## TRY IT:
Give back an exact copy of the lines in the records below, from the line that has "approximately 16% |" through the line that has "fanout max | 1 |", and nothing besides.
[[ INPUT MATERIAL, beginning ]]
===== config.mk =====
export PLATFORM = sky130hd
export DESIGN_NAME = fwd_tap_qualify
export DESIGN_NICKNAME = d
export VERILOG_FILES = /design/src/rtl/fwd_pkg.sv /design/src/rtl/fwd_tap_qualify.sv
export SDC_FILE = /design/constraint.sdc
export NUM_CORES = 1
export LEC_CHECK = 0
export ABC_AREA = 1
export BUFFER_PORTS_ARGS = -buffer_cell sky130_fd_sc_hd__clkbuf_2
export CORE_AREA = 2 2 39 41
export DETAILED_ROUTE_END_ITERATION = 6
export DIE_AREA = 0 0 41 43
export PLACE_DENSITY = 0.72
export SYNTH_ARGS = -nofsm -noshare
export SYNTH_HDL_FRONTEND = slang
export SYNTH_SLANG_ARGS = --single-unit
export TNS_END_PERCENT = 30

===== constraint.sdc =====
create_clock -name vclk -period 0.8
set_input_delay 0.16 -clock vclk [all_inputs]
set_output_delay 0.16 -clock vclk [all_outputs]
set_load 0.01 [all_outputs]

===== src/rtl/fwd_pkg.sv =====
`default_nettype none

package fwd_pkg;

	// ====================
	// Widths and tap counts
	localparam int REG_ADDR_W = 7; // 128 registers.
	localparam int DATA_W     = 128;
	localparam int UNIT_ID_W  = 4;
	localparam int EVEN_TAPS  = 6; // Stages 3..7 and write-back.
	localparam int ODD_TAPS   = 5; // Stages 4..7 and write-back.

	// ====================
	// Opcodes and producing units
	typedef enum logic [7:0] {
		NOP_EXEC      = 8'h01,
		NOP_LOAD      = 8'h02,
		ADD_WORD      = 8'h10, // Even pipe.
		SUB_WORD      = 8'h11,
		AND_WORD      = 8'h12,
		SHIFT_LEFT    = 8'h13,
		COUNT_ONES    = 8'h14,
		FP_ADD        = 8'h20,
		FP_MUL_DOUBLE = 8'h21,
		LOAD_QUAD     = 8'h40, // Odd pipe.
		STORE_QUAD    = 8'h41,
		SHUFFLE_BYTES = 8'h50,
		ROTATE_QUAD   = 8'h51,
		BRANCH_REL    = 8'h60
	} opcode_e;

	typedef enum logic [UNIT_ID_W-1:0] {
		UNIT_NONE    = 4'd0,
		UNIT_FX1     = 4'd1,
		UNIT_FX2     = 4'd2,
		UNIT_FP      = 4'd3,
		UNIT_FP_LONG = 4'd4,
		UNIT_BYTE    = 4'd5,
		UNIT_PERM    = 4'd6,
		UNIT_LS      = 4'd7,
		UNIT_BRANCH  = 4'd8
	} unit_id_e;

	// ====================
	// Result readiness by tap
	function automatic logic even_tap_ready(input int tap, input unit_id_e uid);
		logic short_ok;
		logic ready;
		short_ok = (uid == UNIT_FX1) || (uid == UNIT_FX2) || (uid == UNIT_BYTE);
		case (tap)
			0:       ready = (uid == UNIT_FX1); // Stage 3.
			1, 2, 3: ready = short_ok;
			4:       ready = short_ok || (uid == UNIT_FP);
			5:       ready = short_ok || (uid == UNIT_FP) || (uid == UNIT_FP_LONG);
			default: ready = 1'b0;
		endcase
		return ready;
	endfunction

	function automatic logic odd_tap_ready(input int tap, input unit_id_e uid);
		logic ready;
		case (tap)
			0, 1, 2: ready = (uid == UNIT_PERM); // Loads land at stage 7.
			3, 4:    ready = (uid == UNIT_PERM) || (uid == UNIT_LS);
			default: ready = 1'b0;
		endcase
		return ready;
	endfunction

endpackage

`default_nettype wire


===== src/rtl/fwd_tap_qualify.sv =====
`default_nettype none

module fwd_tap_qualify (
	input  wire fwd_pkg::unit_id_e [fwd_pkg::EVEN_TAPS-1:0] even_tap_uid,
	input  wire [fwd_pkg::EVEN_TAPS-1:0]                    even_tap_wr_en,
	input  wire fwd_pkg::unit_id_e [fwd_pkg::ODD_TAPS-1:0]  odd_tap_uid,
	input  wire [fwd_pkg::ODD_TAPS-1:0]                     odd_tap_wr_en,

	output logic [fwd_pkg::EVEN_TAPS-1:0]                   even_live,
	output logic [fwd_pkg::ODD_TAPS-1:0]                    odd_live
);

	// ====================
	// Even pipe, index 0 is stage 3.
	always_comb begin
		for (int i = 0; i < fwd_pkg::EVEN_TAPS; i++) begin
			even_live[i] = even_tap_wr_en[i] &&
				fwd_pkg::even_tap_ready(i, even_tap_uid[i]);
		end
	end

	// ====================
	// Odd pipe, index 0 is stage 4.
	always_comb begin
		for (int i = 0; i < fwd_pkg::ODD_TAPS; i++) begin
			odd_live[i] = odd_tap_wr_en[i] &&
				fwd_pkg::odd_tap_ready(i, odd_tap_uid[i]);
		end
	end

	// An empty slot in the pipe carries no result to forward.
	always_comb begin
		for (int i = 0; i < fwd_pkg::EVEN_TAPS; i++) begin
			even_none_dead: assert (!(even_live[i] &&
				(even_tap_uid[i] == fwd_pkg::UNIT_NONE)))
				else $error("fwd_tap_qualify: even tap %0d live with UNIT_NONE", i);
		end
		for (int i = 0; i < fwd_pkg::ODD_TAPS; i++) begin
			odd_none_dead: assert (!(odd_live[i] &&
				(odd_tap_uid[i] == fwd_pkg::UNIT_NONE)))
				else $error("fwd_tap_qualify: odd tap %0d live with UNIT_NONE", i);
		end
	end

endmodule

`default_nettype wire


Yosys cells after proc, flatten, opt, wreduce, memory -nomap -nowiden
Index checks and enable logic that the tools add are counted.
{ "totals": {"elab_cells": 52, "regBits": 0, "output_inout_bits": 11, "inputBits": 55} }
{ "op_classes": {"eq_ne": 26, "n_reduce_logical": 26} }
{ "op_table": {"columns": ["cell", "count"], "rows": [
  ["== test 4 x 3 -> 1 bit (second input constant)", 13],
  ["== test 4 x 2 -> 1 bit (second input constant)", 7],
  ["== test 4 x 1 -> 1 bit (second input constant)", 6],
  ["logical OR 1 bit", 15],
  ["logical AND 1 bit", 11]
]} }

Longest topological paths before layout
{ "logic_depth": {"depth_word": 6, "mapped_depth": 4} }

Least setup slack after synthesis
No wires, ideal clock.
{ "synth_path": {"kind": "input port to output port", "start": "input odd_tap_wr_en[0] in the netlist's numbering", "end": "output odd_live[0] in the netlist's numbering", "path_buffers": 0, "path_slack_ns": 0.151, "cell_stages": 2, "t_arrival_ns": 0.489, "cell_sequence": "nand2_1 -> nor3_1"} }
{ "synth_via": {"elab_chain_len": 1} }
{ "synth_lines": {"columns": ["item", "line_no", "source"], "rows": [
  ["from (decl)", "fwd_tap_qualify.sv:7", "input wire [fwd_pkg::ODD_TAPS-1:0] odd_tap_wr_en,"],
  ["logical AND 1 bit", "fwd_tap_qualify.sv:26", "odd_live[i] = odd_tap_wr_en[i] &&"],
  ["to (decl)", "fwd_tap_qualify.sv:10", "output logic [fwd_pkg::ODD_TAPS-1:0] odd_live"]
]} }
Every way passes these cells.

Worst setup path in the final report
{ "layout_path": {"start": "input even_tap_uid[2] in the netlist's numbering", "end": "output even_live[0] in the netlist's numbering"} }
{ "layout_via": {"elab_chain_len": 2} }
{ "layout_lines": {"columns": ["item", "line_no", "source"], "rows": [
  ["from (decl)", "fwd_tap_qualify.sv:4", "input wire fwd_pkg::unit_id_e [fwd_pkg::EVEN_TAPS-1:0] even_tap_uid,"],
  ["== test 4 x 1 -> 1 bit", "fwd_pkg.sv:51", "0: ready = (uid == UNIT_FX1);"],
  ["logical AND 1 bit", "fwd_tap_qualify.sv:17", "even_live[i] = even_tap_wr_en[i] &&"],
  ["to (decl)", "fwd_tap_qualify.sv:9", "output logic [fwd_pkg::EVEN_TAPS-1:0] even_live,"]
]} }
Every way passes these cells.

==> metrics.md <==
| Metric | Value |
|---|---|
| Critical Path, Cell by Cell | clkbuf_2, nor2_2, nand2_1, nor2_1, buf_2 |
| All-Layer GR Usage | under 10% |
| Initial core utilization | approximately 16% |
| CP Capture Type | output pin |
| Buf+Inv Stages, Crit Path | 2 |
| Slowest-stage cell, CP | buf_2 |
| Worst Setup EP | even_live[0] |
| LEAKAGE | around 0.42 nW |
| Postcts setup bufs | 0 |
| Synth Instances | a little over 50 |
| Pwr Density | approximately 380 mW/mm^2 |
| Wire length per cell | just under 7 um |
| Worst-path fanout max | 1 |
| Pin count of the biggest net entering global routing | 3 |
| F_max | 1.34 GHz |
| Crit path DAT | between 0.5 and 0.6 ns |
| Max VDD drop | ~140 uV |
| Slew Viols, Final | 0 |
| Area of the core | roughly 0.0014 mm^2 |
| Final worst-path cycle share | 93.6% |
| Die height | 43 um |
| Cell taking the most area after synthesis | nand2_1 |
| Worst hold-check path type | input port to output pin |
| Avg Inst Size Synth | 4.42 um^2 |
| Drt total wl | around 900 um |
| Hold-fix buffers at CTS | 0 |
| Initial antenna violation count | 0 |
| Synth cell count leaders | 16 x nand2_1, 13 x inv_1, 9 x nor2_1 |
| Seq cells | 0 |
| Number of global-route vias before repair | 400 |
| Synth unique cells | 8 |
| Via density per instance | 4.00 |
| Via Count | between 500 and 600 |
| Final Non-Filler Cells | between 100 and 150 |
| FF/Latch Area | 0 um^2 |
| Detailed Routing Iterations Pass 1 | 4 |
| Final core utilization | a little over two fifths |
| Start point of the critical path | even_tap_uid[2] |
| Placer Congestion | 0.646 |
| CP required | about 0.64 ns |
| Synth warn | 0 |
| Post-synthesis xor/xnor area fraction | 0% |
| DP Worst Slack | roughly 0.022 ns |
| Largest family of logic cells by synthesized area | simple AND/OR/NAND/NOR gates |
| Final ANT Viol Nets | 0 |
| Slowest Stage Delay on Critical Path | approximately 0.13 ns |
| Post-layout worst setup margin | 0.0513 ns |
| Antenna Cells | 0 |
| DRC viols | 0 |
| Setup Crit Path Kind | input port to output pin |
| Buffers on Ports | between 60 and 70 |
| Hold Violations, Final | 0 |
| Worst slew pin tran | between 0.1 and 0.15 ns |
| Post-synthesis sequential area ratio | 0% |
| FP Rows | 14 |
| Max_cap viols | 0 |
| Worst rel slew slack | about nine tenths |
| Layout cell share with drive strength beyond 1 | between 60% and 70% |
| Post-synthesis compound-gate area fraction | 6.67% |
| Most common cell in the netlist | nand2_1 |
| Worst path depth | 5 |
| Status | complete, no violations |
| HPWL after DPL | roughly 860 um |
| Die boundary width | just over 40 um |
| Die ar. | ~0.0018 mm^2 |
| P&R area growth vs syn | 166% |
| Io pins | 66 |
| Adder-Cell Fraction of Synth Area | 0% |
| Placed cells | around 130 |
| Clock buffers | 0 |
| # setup viols final | 0 |
| Critical path launch point type | input port |
| Final #Nets | 172 |
| Post-layout minimum cycle time | 0.749 ns |
| Mux contribution to synthesized area | 0% |
| Top Family by Delay on Critical Path | buffers and inverters |
| Mapped Area | 225 um^2 |
| Global-route wire length before repair | about 1.2 mm |
| RSZ-0062 raised after global routing | yes |
| Top cells by area, synth | nand2_1 27%, inv_1 22%, nor2_1 15%, nor3b_2 11%, nand3_1 8.9% |
| Simple-gate share of the synthesized area | between 70% and 80% |
| Top cell type's share of synthesized area | around a quarter |
| Syn_nets | approximately 110 |
| Grt total ovfl | 0 |
| DRC marker count from the first detailed-route iteration | 1 |
-- metal layers --
layer	track usage (%)	part of all wire, %
met1	6.96	29
met4	0.667	0
met5	0	0
met2	19.4	58
met3	1.05	14
-- how the worst min path moves through the flow --
| stage | start | cells after the start | end |
|---|---|---|---|
| detailed placement | odd_tap_uid[11] | 3 | odd_live[2] |
| global route | odd_tap_uid[15] | 3 | odd_live[3] |
| global placement | odd_tap_uid[3] | 3 | odd_live[0] |
| CTS | odd_tap_uid[11] | 3 | odd_live[2] |
| floorplan | odd_tap_uid[15] | 1 | odd_live[3] |
| finish | odd_tap_uid[15] | 3 | odd_live[3] |
-- power breakdown --
| part | total (W) | internal [W] | switching, W |
|---|---|---|---|
| Clock | 0 | 0 | 0 |
| Sequential | 0 | 0 | 0 |
| Combinational | 0.000226 | 0.000139 | 0.0000873 |
-- placed cells by master, fill, tap and decap left out --
| cell type | instances |
|---|---|
| nand3_1 | 4 |
| buf_2 | 9 |
| nor2_2 | 1 |
| nand2_2 | 1 |
| inv_1 | 12 |
| clkbuf_2 | 53 |
| buf_6 | 2 |
| nor3b_2 | 2 |
| nand3b_1 | 1 |
| inv_2 | 1 |
| nor2_1 | 8 |
| nand2_1 | 15 |
| a21oi_1 | 3 |
| nor3_2 | 3 |
-- area by class of cell --
| type | instances | area, um^2 |
|---|---|---|
| fillers | 149 | 786 |
| repair buffers | 64 | 333 |
| multi-input cells | 38 | 196 |
| inverters | 13 | 48.8 |
| well taps | 16 | 20.0 |
-- through the flow --
stage                     hold slack, ns  TNS (ns)   power, W  instance area (um^2)
after floorplan                    0.353         0  0.0000664                   225
after global placement             0.547         0   0.000207                   566
after detailed placement           0.546         0   0.000215                   566
after global routing               0.564   -0.0372   0.000259                   598
after CTS                          0.549         0   0.000216                   566
final                              0.552         0   0.000226                   598
-- worst min-delay path: stages --
cell	delay, ns
clkbuf_2	0.08
nor3b_2	0.03
clkbuf_2	0.12
-- kinds of logic after synthesis --
kind of cell / Yosys count
buf+inv: 13
compound gates: 3
simple gates: 35
-- what timing repair did --
item | 4_1_cts | 5_1_grt
hold endpoints to repair | 0 | 0
gates resized for setup | 0 | 17
endpoints found under the setup margin | 0 | 9
No activity file was read; power rests on OpenSTA's default activity.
[[ INPUT MATERIAL, end ]]
## ANSWER FOR THIS EXERCISE:
| Initial core utilization | approximately 16% |
| CP Capture Type | output pin |
| Buf+Inv Stages, Crit Path | 2 |
| Slowest-stage cell, CP | buf_2 |
| Worst Setup EP | even_live[0] |
| LEAKAGE | around 0.42 nW |
| Postcts setup bufs | 0 |
| Synth Instances | a little over 50 |
| Pwr Density | approximately 380 mW/mm^2 |
| Wire length per cell | just under 7 um |
| Worst-path fanout max | 1 |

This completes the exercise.